Alberto nodded as she spoke, committing her specs to memory. “Does language matter?” he asked.

Nataliya raised a single eyebrow, as if that were a stupid question. “No one’s expecting her to say much,” she replied.

“What about age?”

“Fourteen or fifteen. Just like the last one.”

He considered all that she had told him, then said, “Fifty grand. Wire transfer, no crypto.”

“That’s double last time.”

“Last time you gave me a week.”

They both smiled, neither for the same reason. Fifty thousand dollars was more than Alberto had ever earned for one job. But he was right: this was a last-minute thing, and well worth the price. Plus, it was a drop in the bucket for Nataliya’s employer, particularly considering what the sick bastard had in mind for the naïve young thing.
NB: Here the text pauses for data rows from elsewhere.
[config.mk]
export PLATFORM = sky130hd
export DESIGN_NAME = csv_record_field_splitter_unit
export DESIGN_NICKNAME = d
export VERILOG_FILES = /design/src/sv/csvs_pkg.sv /design/src/sv/csvs_step.sv /design/src/sv/csv_record_field_splitter_unit.sv
export SDC_FILE = /design/constraint.sdc
export NUM_CORES = 1
export LEC_CHECK = 0
export ABC_AREA = 1
export BUFFER_PORTS_ARGS = -buffer_cell sky130_fd_sc_hd__buf_2
export CORE_ASPECT_RATIO = 0.75
export CORE_MARGIN = 2
export CORE_UTILIZATION = 49
export DETAILED_ROUTE_END_ITERATION = 8
export HOLD_SLACK_MARGIN = 0.05
export PLACE_DENSITY_LB_ADDON = 0.05
export SLEW_MARGIN = 20
export SYNTH_ARGS = -nofsm -noshare
export SYNTH_HDL_FRONTEND = slang
export SYNTH_HIERARCHICAL = 1
export SYNTH_SLANG_ARGS = --single-unit
[constraint.sdc]
create_clock -name clk -period 2.7 [get_ports clk]
set_input_delay 0.54 -clock clk [delete_from_list [all_inputs] [get_ports clk]]
set_output_delay 0.54 -clock clk [all_outputs]
set_load 0.03 [all_outputs]
[src/sv/csvs_pkg.sv]
// shared types, codes and constants of the csv record field splitter
package csvs_pkg;

	// record and column limits
	localparam int unsigned MAX_RECORD_BYTES = 4096;
	localparam int unsigned COLUMN_LIMIT_MAX = 64;

	// field widths
	localparam int unsigned POS_W  = 13;
	localparam int unsigned OFF_W  = 12;
	localparam int unsigned CNT_W  = 7;
	localparam int unsigned EV_W   = 3;
	localparam int unsigned ERR_W  = 2;
	localparam int unsigned BYTE_W = 8;

	// result item tdata layout, padded to whole bytes
	localparam int unsigned RES_DATA_W = 40;

	// event codes
	localparam logic [EV_W-1:0] EV_PLAIN  = 3'd0;
	localparam logic [EV_W-1:0] EV_SEP    = 3'd1;
	localparam logic [EV_W-1:0] EV_RECORD = 3'd2;
	localparam logic [EV_W-1:0] EV_STREAM = 3'd3;
	localparam logic [EV_W-1:0] EV_ERROR  = 3'd4;

	// error codes
	localparam logic [ERR_W-1:0] ERR_NONE       = 2'd0;
	localparam logic [ERR_W-1:0] ERR_TOO_LONG   = 2'd1;
	localparam logic [ERR_W-1:0] ERR_COLUMNS    = 2'd2;
	localparam logic [ERR_W-1:0] ERR_QUOTED_END = 2'd3;

	// register indexes on the configuration port
	localparam logic REG_SEPARATOR_CHAR = 1'b0;
	localparam logic REG_COLUMN_LIMIT   = 1'b1;

	// register reset values
	localparam logic [BYTE_W-1:0] SEPARATOR_RESET = 8'd44;
	localparam logic [CNT_W-1:0]  MAX_SEP_RESET   = 7'd64;

	// special bytes
	localparam logic [BYTE_W-1:0] CH_QUOTE = 8'h22;
	localparam logic [BYTE_W-1:0] CH_LF    = 8'h0A;
	localparam logic [BYTE_W-1:0] CH_CR    = 8'h0D;

	// parser state
	typedef struct packed {
		logic              in_quotes;
		logic [POS_W-1:0]  record_position;
		logic [CNT_W-1:0]  separator_count;
		logic              previous_was_cr;
		logic              stream_finished;
		logic [ERR_W-1:0]  sticky_error;
	} state_t;

	// configuration seen by the parser
	typedef struct packed {
		logic [BYTE_W-1:0] separator_char;
		logic [CNT_W-1:0]  column_limit;
	} cfg_t;

	// one result item
	typedef struct packed {
		logic [EV_W-1:0]   event_res;
		logic [OFF_W-1:0]  byte_offset;
		logic [CNT_W-1:0]  field_index;
		logic [POS_W-1:0]  content_end;
		logic [ERR_W-1:0]  error_code;
	} result_t;

endpackage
“Deal,” she said. “But there’s one more thing.”

“And what’s that?”

“Make sure this one isn’t the type to go and kill herself. You do not want to go up against the wrath of the Russian.”

“Wait…what—?”

“See you tomorrow night,” Nataliya said with a tight grin. “Don’t disappoint me.”

Alberto froze for a moment, his eyes shaken by a sudden fear that seemed to tighten around his heart. “No worries, signora. Same place as before?”

“See you there.”

She dismissed him with a wave of her hand, and he hurriedly downed the rest of his sparkling wine. Then he rose to his feet and, with a bow of his head, slipped out of the restaurant.

Her business concluded, she glanced around the patio, caught the attention of the server and motioned him over to her table. “Prosecco,” she said with a smile. Such sweet, green eyes he had, and an athletic, young body she could just melt herself into, given half the chance.